Mi tío cocinaba como un dios y el suyo cantaba el himno nacional formato rock, el mío tenía un tatuaje de tinta china y el suyo se bajaba los pantalones ante un público feroz. Nuestros tíos eran unos grosos.

Tal es así, que esos años en Buenos Aires, sin más parientes que mi tío y su familia, soñaba con tener más tíos, primos y abuelos cerca. Los tenía pero todos vivían en Paraguay y casi ni los conocía. Pensaba que allá me esperaba un mundo lleno de tíos Cachos, con bigotes, tatuajes y delantales.

Cuando terminó la dictadura en el Paraguay y mi padre liberal pensó que era la hora de volver, conocí a varios de mis parientes y me llevé una gran decepción. No tenían nada de mi tío genial, nada. Por lo contrario, me encontré con primas chusmas, tías odiosas y tíos con la nariz roja de tanto alcohol en las venas. Cuando iba a visitar a mi padre y los veía terminaba sintiéndome tan decepcionaba que opté por no ir más. En la familia de mi madre zafaba uno, el tío Carlos, hermano de mi abuela. Vivía al lado de mi casa, también tenía bigotes y un auto viejo amarillo que manejaba como un animal. La mujer le escondía las llaves para que no salga a las calles pero él se ofendía y las terminaba encontrando igual. No es que andaba como loco, es que no veía nada, era un Mr. Magoo al volante.

“Allá va el tío”, me señalaba mi madre y lo veía doblar sin mirar, y escuchaba los bocinazos y los insultos. Un día su auto amarillo quedó bajo un colectivo y no lo pudo reparar más. Se acabaron sus años de manejo.

-“Vamos a visitar a tu abuela”, me decía mi madre.
- ¿Va el tío?”, le preguntaba,
- “No”.
-“Paso, paso”.

Pero si el tío iba yo estaba enlistada en un dos por tres. A la hora de la siesta mi abuela y mi madre iban a acostarse pero mi tío tomaba el diario, yo preparaba un frío tereré, sacábamos las sillas al patio y charlábamos horas y horas. Adoraba al tío Carlos pero el se murió como se muere la gente y las visitas a lo de mi abuela con primos, primas y demás también se volvieron tan tristes que opté por no ir más.
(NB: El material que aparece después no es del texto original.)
$ cat src/rtl/adpll_chan_sched_if.sv
`default_nettype none
// ============================================================================
// Module      : adpll_chan_sched_if
// Description : Requester and controller-side signal bundle for the ADPLL
//               channel scheduler. The master side (requesters and ADPLL
//               controller) drives requests, channel words and channel_lock;
//               the slave side (scheduler) drives grants, status, FCW and mode.
// Revision    : 1.0 - initial release
// ============================================================================
interface adpll_chan_sched_if #(
    parameter int FCWW = 26
);
    logic            rx_req;
    logic [FCWW-1:0] rx_fcw;
    logic            rx_gnt;
    logic            tx_req;
    logic [FCWW-1:0] tx_fcw;
    logic            tx_gnt;
    logic            locked;
    logic            fail;
    logic            busy;
    logic [FCWW-1:0] FCW;
    logic [1:0]      adpll_mode;
    logic            channel_lock;

    modport master (
        output rx_req, rx_fcw, tx_req, tx_fcw, channel_lock,
        input  rx_gnt, tx_gnt, locked, fail, busy, FCW, adpll_mode
    );

    modport slave (
        input  rx_req, rx_fcw, tx_req, tx_fcw, channel_lock,
        output rx_gnt, tx_gnt, locked, fail, busy, FCW, adpll_mode
    );
endinterface
`default_nettype wire

$ cat src/rtl/adpll_chan_sched.sv
`default_nettype none
// ============================================================================
// Module      : adpll_chan_sched
// Description : Channel scheduler in front of the ADPLL controller. Arbitrates
//               RX/TX requesters, latches the winner's FCW, waits for
//               channel_lock with a timeout and parks the controller in PD for
//               a guard interval after each release. State updates on the
//               falling edge of clk.
//               Optional macro ADPLL_SCHED_RR_EN: round-robin arbitration on
//               simultaneous requests (default: fixed TX-over-RX priority).
// Revision    : 1.0 - initial release
// ============================================================================
module adpll_chan_sched #(
    parameter int FCWW    = 26,
    parameter int LOCK_TO = 4095,
    parameter int GUARD   = 4
) (
    input  wire logic             clk,
    input  wire logic             rst_n,
    input  wire logic             en,
    adpll_chan_sched_if.slave     bus
);

    localparam logic [1:0]  c_mode_pd    = 2'd0;
    localparam logic [1:0]  c_mode_rx    = 2'd2;
    localparam logic [1:0]  c_mode_tx    = 2'd3;
    localparam logic [15:0] c_lock_to    = 16'(LOCK_TO);
    localparam logic [3:0]  c_guard_last = 4'(GUARD - 1);

    typedef enum logic [2:0] {
        S_IDLE      = 3'd0,
        S_WAIT_LOCK = 3'd1,
        S_LOCKED    = 3'd2,
        S_FAIL      = 3'd3,
        S_GUARD     = 3'd4
    } state_t;

    state_t          r_state;
    logic [15:0]     r_cnt;
    logic [3:0]      r_gcnt;
    logic            r_rx_gnt;
    logic            r_tx_gnt;
    logic            r_locked;
    logic            r_fail;
    logic            r_busy;
    logic [FCWW-1:0] r_fcw;
    logic [1:0]      r_mode;

    logic            w_any_req;
    logic            w_pick_tx;
    logic            w_owner_req;
    logic            w_release;

`ifdef ADPLL_SCHED_RR_EN
    // 1 = TX owned last; a tie goes to whichever side did not own last.
    logic            r_last_tx;
    assign w_pick_tx = bus.tx_req && (!bus.rx_req || !r_last_tx);
`else
    assign w_pick_tx = bus.tx_req;
`endif

    assign w_any_req   = bus.rx_req || bus.tx_req;
    assign w_owner_req = r_tx_gnt ? bus.tx_req : bus.rx_req;
    // Owner dropping its request outranks lock and timeout on the same edge.
    assign w_release   = !w_owner_req &&
                         ((r_state == S_WAIT_LOCK) || (r_state == S_LOCKED) ||
                          (r_state == S_FAIL));

    // Scheduler state machine with registered outputs, falling-edge clocked.
    always_ff @(negedge clk or negedge rst_n) begin
        if (!rst_n) begin
            r_state  <= S_IDLE;
            r_cnt    <= '0;
            r_gcnt   <= '0;
            r_rx_gnt <= 1'b0;
            r_tx_gnt <= 1'b0;
            r_locked <= 1'b0;
            r_fail   <= 1'b0;
            r_busy   <= 1'b0;
            r_fcw    <= '0;
            r_mode   <= c_mode_pd;
`ifdef ADPLL_SCHED_RR_EN
            r_last_tx <= 1'b1;
`endif
        end else if (en) begin
            if (w_release) begin
                // FCW is intentionally held so the controller sees a clean PD.
                r_rx_gnt <= 1'b0;
                r_tx_gnt <= 1'b0;
                r_locked <= 1'b0;
                r_fail   <= 1'b0;
                r_mode   <= c_mode_pd;
                r_gcnt   <= '0;
                r_state  <= S_GUARD;
            end else begin
                case (r_state)
                    S_IDLE: begin
                        r_mode <= c_mode_pd;
                        if (w_any_req) begin
                            r_tx_gnt <= w_pick_tx;
                            r_rx_gnt <= !w_pick_tx;
                            r_fcw    <= w_pick_tx ? bus.tx_fcw : bus.rx_fcw;
                            r_mode   <= w_pick_tx ? c_mode_tx : c_mode_rx;
                            r_cnt    <= '0;
                            r_busy   <= 1'b1;
                            r_state  <= S_WAIT_LOCK;
`ifdef ADPLL_SCHED_RR_EN
                            r_last_tx <= w_pick_tx;
`endif
                        end
                    end
                    S_WAIT_LOCK: begin
                        if (bus.channel_lock) begin
                            r_locked <= 1'b1;
                            r_state  <= S_LOCKED;
                        end else if (r_cnt == c_lock_to) begin
                            r_fail  <= 1'b1;
                            r_mode  <= c_mode_pd;
                            r_state <= S_FAIL;
                        end else begin
                            r_cnt <= r_cnt + 16'd1;
                        end
                    end
                    S_LOCKED: begin
                        if (!bus.channel_lock) begin
                            r_locked <= 1'b0;
                            r_cnt    <= '0;
                            r_state  <= S_WAIT_LOCK;
                        end
                    end
                    S_FAIL: begin
                        r_state <= S_FAIL;
                    end
                    S_GUARD: begin
                        if (r_gcnt == c_guard_last) begin
                            r_busy  <= 1'b0;
                            r_state <= S_IDLE;
                        end else begin
                            r_gcnt <= r_gcnt + 4'd1;
                        end
                    end
                    default: begin
                        r_busy  <= 1'b0;
                        r_mode  <= c_mode_pd;
                        r_state <= S_IDLE;
                    end
                endcase
            end
        end
    end

    assign bus.rx_gnt     = r_rx_gnt;
    assign bus.tx_gnt     = r_tx_gnt;
    assign bus.locked     = r_locked;
    assign bus.fail       = r_fail;
    assign bus.busy       = r_busy;
    assign bus.FCW        = r_fcw;
    assign bus.adpll_mode = r_mode;

endmodule
`default_nettype wire

$ cat src/flat_wrapper.sv
// flat-port wrapper written by rule: the top's interface ports become plain ports
module adpll_chan_sched_flat 
#(
    parameter int FCWW    = 26,
    parameter int LOCK_TO = 4095,
    parameter int GUARD   = 4
)
  (clk, rst_n, en, bus_rx_req, bus_rx_fcw, bus_tx_req, bus_tx_fcw, bus_channel_lock, bus_rx_gnt, bus_tx_gnt, bus_locked, bus_fail, bus_busy, bus_FCW, bus_adpll_mode);
  adpll_chan_sched_if #(.FCWW(FCWW)) bus_i ();
  input  wire logic clk;
  input  wire logic rst_n;
  input  wire logic en;
  input wire logic [$bits(bus_i.rx_req)-1:0] bus_rx_req;
  input wire logic [$bits(bus_i.rx_fcw)-1:0] bus_rx_fcw;
  input wire logic [$bits(bus_i.tx_req)-1:0] bus_tx_req;
  input wire logic [$bits(bus_i.tx_fcw)-1:0] bus_tx_fcw;
  input wire logic [$bits(bus_i.channel_lock)-1:0] bus_channel_lock;
  output wire logic [$bits(bus_i.rx_gnt)-1:0] bus_rx_gnt;
  output wire logic [$bits(bus_i.tx_gnt)-1:0] bus_tx_gnt;
  output wire logic [$bits(bus_i.locked)-1:0] bus_locked;
  output wire logic [$bits(bus_i.fail)-1:0] bus_fail;
  output wire logic [$bits(bus_i.busy)-1:0] bus_busy;
  output wire logic [$bits(bus_i.FCW)-1:0] bus_FCW;
  output wire logic [$bits(bus_i.adpll_mode)-1:0] bus_adpll_mode;
  assign bus_i.rx_req = bus_rx_req;
  assign bus_i.rx_fcw = bus_rx_fcw;
  assign bus_i.tx_req = bus_tx_req;
  assign bus_i.tx_fcw = bus_tx_fcw;
  assign bus_i.channel_lock = bus_channel_lock;
  assign bus_rx_gnt = bus_i.rx_gnt;
  assign bus_tx_gnt = bus_i.tx_gnt;
  assign bus_locked = bus_i.locked;
  assign bus_fail = bus_i.fail;
  assign bus_busy = bus_i.busy;
  assign bus_FCW = bus_i.FCW;
  assign bus_adpll_mode = bus_i.adpll_mode;
  adpll_chan_sched #(.FCWW(FCWW), .LOCK_TO(LOCK_TO), .GUARD(GUARD)) u_core (.clk(clk), .rst_n(rst_n), .en(en), .bus(bus_i));
endmodule
$ cat config.mk
export PLATFORM = sky130hd
export DESIGN_NAME = fetch_unit
export DESIGN_NICKNAME = d
export VERILOG_FILES = /design/src/rtl/riscv_pkg.sv /design/src/rtl/fetch_unit.sv
export SDC_FILE = /design/constraint.sdc
export NUM_CORES = 1
export LEC_CHECK = 0
export ABC_CLOCK_PERIOD_IN_PS = 2800
export CORE_MARGIN = 5
export CORE_UTILIZATION = 38
export CTS_CLUSTER_SIZE = 28
export DETAILED_ROUTE_END_ITERATION = 10
export HOLD_SLACK_MARGIN = 0.1
export PLACE_DENSITY = 0.71
export SKIP_LAST_GASP = 1
export SLEW_MARGIN = 20
export SYNTH_ARGS = -nofsm -noshare
export SYNTH_HDL_FRONTEND = slang
export SYNTH_SLANG_ARGS = --single-unit
export TNS_END_PERCENT = 5
$ cat constraint.sdc
create_clock -name clk_i -period 2.8 [get_ports clk_i]
set_input_delay 0.7 -clock clk_i [delete_from_list [all_inputs] [get_ports clk_i]]
set_output_delay 0.7 -clock clk_i [all_outputs]
set_load 0.02 [all_outputs]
Hace menos de un año a mi padre le pusieron dos by pass y todos sabemos que el hospital es punto de encuentro de las familias.
“Hay que estar acá,” me dice la hermana de mi viejo con su lengua venenosa,”porque no queda bien que vengan las amistades de tu papá y no haya ningún Fatecha presente”. “Mmmmmmmm” le contesté como vaca en el matadero, pensando que no sé que era peor, si estar como mi viejo adentro sobreviviendo la operación o en la sala de espera escuchando semejante frase.
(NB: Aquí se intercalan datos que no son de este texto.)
### src/rtl/issue_wb_arbiter.sv
// Shares the issue-stage writeback wake-up bus between the ALU, MUL, MEM and BRU pipes:
// per-pipe result FIFOs feed a round-robin arbiter that drives a registered writeback bus.
module issue_wb_arbiter #(
  parameter int unsigned BUF_DEPTH = 2
) (
  input  logic         clk,
  input  logic         resetn,
  input  logic         snoop_hit,
  input  logic [3:0]   src_valid,
  output logic [3:0]   src_ready,
  input  logic [15:0]  src_dst_rob,
  input  logic [127:0] src_value,
  input  logic [3:0]   src_lsmiss,
  output logic         wb_en,
  output logic [3:0]   wb_dst_rob,
  output logic [31:0]  wb_value,
  output logic         wb_lsmiss,
  output logic [3:0]   wb_grant,
  output logic         busy
);

  localparam int unsigned PtrW = $clog2(BUF_DEPTH);
  localparam int unsigned CntW = $clog2(BUF_DEPTH + 1);
  localparam logic [CntW-1:0] CntFull = CntW'(BUF_DEPTH);

  typedef struct packed {
    logic [3:0]  rob;
    logic [31:0] value;
    logic        lsmiss;
  } entry_t;

  entry_t          mem_q    [4][BUF_DEPTH];
  logic [PtrW-1:0] rd_ptr_q [4];
  logic [PtrW-1:0] rd_ptr_d [4];
  logic [PtrW-1:0] wr_ptr_q [4];
  logic [PtrW-1:0] wr_ptr_d [4];
  logic [CntW-1:0] cnt_q    [4];
  logic [CntW-1:0] cnt_d    [4];
  logic [1:0]      rr_ptr_q;
  logic [1:0]      rr_ptr_d;

  logic [3:0] nonempty;
  logic [3:0] push;
  logic [3:0] pop;
  logic       grant_any;
  logic [1:0] grant_idx;
  entry_t     pop_entry;

  // Ready comes from the registered count only, so a full FIFO stays not-ready while popped.
  always_comb begin
    for (int i = 0; i < 4; i++) begin
      nonempty[i]  = (cnt_q[i] != '0);
      src_ready[i] = (cnt_q[i] != CntFull);
      push[i]      = src_valid[i] & src_ready[i] & ~snoop_hit;
    end
  end

  always_comb begin : arb
    logic [1:0] idx;
    idx       = '0;
    grant_any = 1'b0;
    grant_idx = rr_ptr_q;
    for (int j = 0; j < 4; j++) begin
      idx = rr_ptr_q + 2'(j);
      if (!grant_any && nonempty[idx]) begin
        grant_any = 1'b1;
        grant_idx = idx;
      end
    end
    for (int i = 0; i < 4; i++) begin
      pop[i] = grant_any & (grant_idx == 2'(i)) & ~snoop_hit;
    end
    pop_entry = mem_q[grant_idx][rd_ptr_q[grant_idx]];
  end

  always_comb begin
    for (int i = 0; i < 4; i++) begin
      rd_ptr_d[i] = rd_ptr_q[i];
      wr_ptr_d[i] = wr_ptr_q[i];
      cnt_d[i]    = cnt_q[i];
      if (snoop_hit) begin
        rd_ptr_d[i] = '0;
        wr_ptr_d[i] = '0;
        cnt_d[i]    = '0;
      end else begin
        if (push[i]) wr_ptr_d[i] = wr_ptr_q[i] + PtrW'(1);
        if (pop[i])  rd_ptr_d[i] = rd_ptr_q[i] + PtrW'(1);
        if (push[i] && !pop[i])      cnt_d[i] = cnt_q[i] + CntW'(1);
        else if (!push[i] && pop[i]) cnt_d[i] = cnt_q[i] - CntW'(1);
      end
    end
    if (snoop_hit)      rr_ptr_d = '0;
    else if (grant_any) rr_ptr_d = grant_idx + 2'd1;
    else                rr_ptr_d = rr_ptr_q;
  end

  always_ff @(posedge clk or negedge resetn) begin
    if (!resetn) begin
      for (int i = 0; i < 4; i++) begin
        rd_ptr_q[i] <= '0;
        wr_ptr_q[i] <= '0;
        cnt_q[i]    <= '0;
      end
      rr_ptr_q   <= '0;
      wb_en      <= 1'b0;
      wb_dst_rob <= '0;
      wb_value   <= '0;
      wb_lsmiss  <= 1'b0;
      wb_grant   <= '0;
    end else begin
      for (int i = 0; i < 4; i++) begin
        rd_ptr_q[i] <= rd_ptr_d[i];
        wr_ptr_q[i] <= wr_ptr_d[i];
        cnt_q[i]    <= cnt_d[i];
      end
      rr_ptr_q <= rr_ptr_d;
      if (grant_any && !snoop_hit) begin
        wb_en      <= 1'b1;
        wb_dst_rob <= pop_entry.rob;
        wb_value   <= pop_entry.value;
        wb_lsmiss  <= pop_entry.lsmiss;
        wb_grant   <= 4'b0001 << grant_idx;
      end else begin
        wb_en    <= 1'b0;
        wb_grant <= '0;
      end
    end
  end

  // Payload storage needs no reset: counts gate every read.
  always_ff @(posedge clk) begin
    for (int i = 0; i < 4; i++) begin
      if (push[i]) begin
        mem_q[i][wr_ptr_q[i]] <= {src_dst_rob[4*i +: 4], src_value[32*i +: 32], src_lsmiss[i]};
      end
    end
  end

  assign busy = (|nonempty) | wb_en;

endmodule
Tengo una familia numerosa, pero en semejante familión reivindico a mis dos tíos que no eran tíos. Ahora comprendo a mis amigos de Buenos Aires que se quejaban de esas visitas familiares que para mí eran soñadas. Definitivamente los buenos tíos son pocos y cuando aparecen habría que aprovechar la ciencia y realizar algunas cuantas clonaciones.